The third instance under which prejudice is presumed is where the surrounding circumstances may justify a presumption of ineffectiveness without inquiry into counsel's actual performance at trial. See Powell v. Alabama, 287 U.S. 45, 53 S.Ct. 55, 77 L.Ed. 158 (1932). In Powell, the surrounding circumstances made it so unlikely that any lawyer could provide effective assistance that ineffectiveness was properly presumed without inquiry into the actual performance at trial. We conclude that such circumstance is not presented here, nor are we presented with a circumstance where counsel was representing multiple defendants and therefore had a conflict of interest.

We conclude that the circumstances surrounding Davlin's complaints do not justify a presumption of prejudice. Since prejudice is not presumed, Davlin must show that but for counsel's deficiencies, there is a reasonable probability that the result of the proceeding would have been different.

In U.S. v. Zillges, 978 F.2d 369 (7th Cir.1992), the court analyzed similar facts. The defendant sent the trial court a letter elaborating a number of objections to his retained counsel and requesting new counsel be appointed. The defendant asserted that his counsel had not spent enough time preparing the case, had declined to interview his witnesses, and had refused to meet with an investigator the defendant had hired. The trial court failed to respond to the letter until the opening of trial, which was over a month after the court had received the letter.

Following a trial and conviction, the defendant claimed on appeal that the trial court's failure to conduct a proper inquiry into his request for new counsel was reversible *14 error. Although Zillges addressed the issue on the basis of whether an abuse of discretion required automatic reversal, the analysis is helpful. The appellate court concluded:

The denial of a motion for substitution of counsel will be upheld, despite an abuse of discretion, if the district court's error was harmless.... Under Strickland v. Washington ... an error is harmless if it does not result in a violation of a defendant's Sixth Amendment right to effective assistance of counsel. Thus, if a defendant is still afforded effective representation, an erroneous denial of a substitution motion is not prejudicial. By analogy, a district court's failure to conduct a sufficient inquiry into a substitution motion does not constitute reversible error unless it resulted in a denial of this Sixth Amendment right. Accordingly, in order to establish prejudice, [the defendant] must demonstrate that the performance of his attorney was not "within the range of competence demanded of attorneys in criminal cases"... and that "but for" counsel's deficiencies, "the result of the proceeding would have been different."

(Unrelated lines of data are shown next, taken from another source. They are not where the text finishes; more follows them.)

This is an optimization exercise on Yosys and OpenROAD, whose aim is small area and a short achievable clock period, not a production implementation.
Function was checked by simulation only, so behaviour that the tests miss may differ from the original.
Power and IR drop assume default switching activity.

==> flow/design.v <==
module processador_pipeline_modular(
    input clock,
    input reset,
    output [31:0] imem_addr,
    input  [31:0] imem_data,
    output [31:0] dmem_addr,
    output [31:0] dmem_wdata,
    output        dmem_we,
    output        dmem_re,
    input  [31:0] dmem_rdata
);
    localparam NOP = 32'h00000013;
    reg  [31:0] pc;
    reg  [31:0] ifid_inst, ifid_pc;
    reg         ifid_st, ifid_br;    
    reg         idex_regwrite, idex_memread, idex_memwrite, idex_branch;
    reg  [4:0]  idex_rd;
    reg  [31:0] idex_rd1, idex_rd2;
    reg  [11:0] idex_imm;
    reg         idex_imm_s;
    reg  [31:0] idex_pc;
    reg         idex_a_m, idex_a_w, idex_a_r;           
    reg         idex_b_m, idex_b_w, idex_b_r, idex_b_i;  
    reg         idex_s_m, idex_s_w, idex_s_r;           
    reg         idex_add, idex_sub, idex_or, idex_srl, idex_and;
    reg  [31:0] exmem_alu, exmem_wdata;
    reg  [4:0]  exmem_rd;
    reg         exmem_regwrite, exmem_memread, exmem_memwrite, exmem_taken;
    reg  [31:0] memwb_data;
    reg  [4:0]  memwb_rd;
    reg         memwb_regwrite;
    wire        wb_we = memwb_regwrite && (memwb_rd != 5'd0);
    wire [1023:0] rf_flat;
    wire [31:0]   rf_valid;
    assign rf_flat[31:0] = 32'b0;
    assign rf_valid[0]   = 1'b0;
    genvar g;
    generate
        for (g = 1; g < 32; g = g + 1) begin : g_reg
            reg [31:0] q;
            reg        v;
            always @(posedge clock)
                if (wb_we && (memwb_rd == g))
                    q <= memwb_data;
            always @(posedge clock or posedge reset)
                if (reset)
                    v <= 1'b0;
                else if (wb_we && (memwb_rd == g))
                    v <= 1'b1;
            assign rf_flat[32*g +: 32] = q;
            assign rf_valid[g] = v;
        end
    endgenerate
    wire [6:0] opcode = ifid_inst[6:0];
    wire [4:0] rs1    = ifid_inst[19:15];
    wire [4:0] rs2    = ifid_inst[24:20];
    wire [4:0] rd     = ifid_inst[11:7];
    wire [2:0] funct3 = ifid_inst[14:12];
    wire [6:0] funct7 = ifid_inst[31:25];
    wire is_r  = (opcode == 7'b0110011);
    wire is_ld = (opcode == 7'b0000011);
    wire is_ai = (opcode == 7'b0010011);
    wire is_st = ifid_st;
    wire is_br = ifid_br;
    wire id_regwrite = is_r | is_ld | is_ai;
    wire id_alusrc   = is_ld | is_ai | is_st;
    reg id_add, id_sub, id_or, id_srl, id_and;
    always @(*) begin
        id_add = 1'b0; id_sub = 1'b0; id_or = 1'b0; id_srl = 1'b0; id_and = 1'b0;
        if (is_br)
            id_sub = 1'b1;
        else if (is_ai)
            id_and = 1'b1;
        else if (is_r) begin
            case (funct3)
                3'b000: if (funct7 == 7'b0100000) id_sub = 1'b1; else id_add = 1'b1;
                3'b110: id_or = 1'b1;
                3'b101: if (funct7 == 7'b0000000) id_srl = 1'b1; else id_and = 1'b1;
                default: id_and = 1'b1;
            endcase
        end else
            id_add = 1'b1;
    end
    wire [11:0] id_imm = is_st ? {ifid_inst[31:25], ifid_inst[11:7]} :
                         is_br ? {ifid_inst[7], ifid_inst[30:25], ifid_inst[11:8], 1'b0} :
                                 ifid_inst[31:20];
    wire        v1 = rf_valid[rs1];
    wire        v2 = rf_valid[rs2];
    wire [31:0] sel1 = (32'b1 << rs1) & rf_valid;
    wire [31:0] sel2 = (32'b1 << rs2) & rf_valid;
    reg  [31:0] id_rd1, id_rd2;
    integer i;
    always @(*) begin
        id_rd1 = {27'b0, rs1 & {5{~v1}}};
        id_rd2 = {27'b0, rs2 & {5{~v2}}};
        for (i = 1; i < 32; i = i + 1) begin
            id_rd1 = id_rd1 | ({32{sel1[i]}} & rf_flat[32*i +: 32]);
            id_rd2 = id_rd2 | ({32{sel2[i]}} & rf_flat[32*i +: 32]);
        end
    end
    wire stall = idex_memread && (idex_rd != 5'd0) && ((idex_rd == rs1) || (idex_rd == rs2));
    wire m1 = idex_regwrite  && (idex_rd  != 5'd0) && (idex_rd  == rs1);
    wire w1 = exmem_regwrite && (exmem_rd != 5'd0) && (exmem_rd == rs1);
    wire m2 = idex_regwrite  && (idex_rd  != 5'd0) && (idex_rd  == rs2);
    wire w2 = exmem_regwrite && (exmem_rd != 5'd0) && (exmem_rd == rs2);
    wire [31:0] wb_data = memwb_data;
    wire [31:0] ex_a  = ({32{idex_a_m}} & exmem_alu) | ({32{idex_a_w}} & wb_data) | ({32{idex_a_r}} & idex_rd1);
    wire [31:0] ex_sd = ({32{idex_s_m}} & exmem_alu) | ({32{idex_s_w}} & wb_data) | ({32{idex_s_r}} & idex_rd2);
    wire [31:0] ex_b  = ({32{idex_b_m}} & exmem_alu) | ({32{idex_b_w}} & wb_data) | ({32{idex_b_r}} & idex_rd2) |
                        ({32{idex_b_i}} & {{20{idex_imm_s}}, idex_imm});
    wire [32:0] ex_sum33 = {ex_a, 1'b1} + {ex_b ^ {32{idex_sub}}, idex_sub};
    wire [31:0] ex_sum = ex_sum33[32:1];
    wire [31:0] ex_shr = (|ex_b[31:5]) ? 32'b0 : (ex_a >> ex_b[4:0]);
    wire [31:0] ex_res = ({32{idex_add | idex_sub}} & ex_sum) |
                         ({32{idex_or}}  & (ex_a | ex_b)) |
                         ({32{idex_and}} & (ex_a & ex_b)) |
                         ({32{idex_srl}} & ex_shr);
    wire ex_taken = idex_branch && (ex_a == ex_sd);
    wire taken = exmem_taken;
    assign dmem_addr  = exmem_alu;
    assign dmem_wdata = exmem_wdata;
    assign dmem_we    = exmem_memwrite;
    assign dmem_re    = exmem_memread;
    wire [31:0] mem_wb_next = exmem_memread ? dmem_rdata : exmem_alu;
    assign imem_addr = pc;
    always @(posedge clock or posedge reset) begin
        if (reset)
            pc <= 32'b0;
        else if (!stall)
            pc <= taken ? idex_pc + {{20{idex_imm_s}}, idex_imm} : pc + 32'd4;
    end
    always @(posedge clock or posedge reset) begin
        if (reset) begin
            ifid_inst <= NOP;
            ifid_pc   <= 32'b0;
            ifid_st   <= 1'b0;
            ifid_br   <= 1'b0;
        end else if (!stall) begin
            ifid_inst <= taken ? NOP : imem_data;
            ifid_pc   <= pc;
            ifid_st   <= !taken && (imem_data[6:0] == 7'b0100011);
            ifid_br   <= !taken && (imem_data[6:0] == 7'b1100011);
        end
    end
    always @(posedge clock or posedge reset) begin
        if (reset) begin
            idex_regwrite <= 1'b0; idex_memread <= 1'b0;
            idex_memwrite <= 1'b0; idex_branch  <= 1'b0;
        end else if (taken || stall) begin
            idex_regwrite <= 1'b0; idex_memread <= 1'b0;
            idex_memwrite <= 1'b0; idex_branch  <= 1'b0;
        end else begin
            idex_regwrite <= id_regwrite; idex_memread <= is_ld;
            idex_memwrite <= is_st;       idex_branch  <= is_br;
        end
    end
    always @(posedge clock)
        if (!(taken || stall)) begin
            idex_pc    <= ifid_pc;
            idex_imm   <= id_imm;
            idex_imm_s <= ifid_inst[31];
        end
    always @(posedge clock) begin
        idex_rd    <= rd;
        idex_rd1   <= id_rd1;
        idex_rd2   <= id_rd2;
        idex_a_m   <= m1;
        idex_a_w   <= !m1 && w1;
        idex_a_r   <= !m1 && !w1;
        idex_s_m   <= m2;
        idex_s_w   <= !m2 && w2;
        idex_s_r   <= !m2 && !w2;
        idex_b_m   <= !id_alusrc && m2;
        idex_b_w   <= !id_alusrc && !m2 && w2;
        idex_b_r   <= !id_alusrc && !m2 && !w2;
        idex_b_i   <= id_alusrc;
        idex_add   <= id_add;
        idex_sub   <= id_sub;
        idex_or    <= id_or;
        idex_srl   <= id_srl;
        idex_and   <= id_and;
    end
    always @(posedge clock or posedge reset) begin
        if (reset) begin
            exmem_regwrite <= 1'b0; exmem_memread <= 1'b0;
            exmem_memwrite <= 1'b0; exmem_taken   <= 1'b0;
        end else begin
            exmem_regwrite <= idex_regwrite; exmem_memread <= idex_memread;
            exmem_memwrite <= idex_memwrite; exmem_taken   <= ex_taken;
        end
    end
    always @(posedge clock) begin
        exmem_alu   <= ex_res;
        exmem_wdata <= ex_sd;
        exmem_rd    <= idex_rd;
    end
    always @(posedge clock or posedge reset) begin
        if (reset)
            memwb_regwrite <= 1'b0;
        else
            memwb_regwrite <= exmem_regwrite;
    end
    always @(posedge clock) begin
        memwb_data <= mem_wb_next;
        memwb_rd   <= exmem_rd;
    end
endmodule
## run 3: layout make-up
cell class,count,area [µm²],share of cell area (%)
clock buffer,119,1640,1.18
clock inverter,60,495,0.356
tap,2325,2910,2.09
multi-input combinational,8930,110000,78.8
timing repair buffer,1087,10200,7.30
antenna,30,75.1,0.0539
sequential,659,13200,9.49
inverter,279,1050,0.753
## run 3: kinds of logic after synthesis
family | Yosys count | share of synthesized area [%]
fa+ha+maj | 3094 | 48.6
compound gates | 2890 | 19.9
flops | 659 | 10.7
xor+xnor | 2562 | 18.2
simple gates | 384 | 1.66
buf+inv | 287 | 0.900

(Citations omitted.) U.S. v. Zillges, 978 F.2d at 372-73.

Davlin's assignment of error with regard to the trial court's failure to inquire about his dissatisfaction with trial counsel is without merit.

VI. CONCLUSION

The district court properly considered Davlin's claims concerning ineffective assistance of counsel and correctly concluded that Davlin had not met the burden of proof required by Strickland v. Washington, 466 U.S. 668, 104 S.Ct. 2052, 80 L.Ed.2d 674 (1984). Having found no error by the district court, we reverse the decision of the Court of Appeals and remand the cause thereto with directions to affirm the judgment of the district court that denied Davlin's motion for postconviction relief.

REVERSED AND REMANDED WITH DIRECTIONS.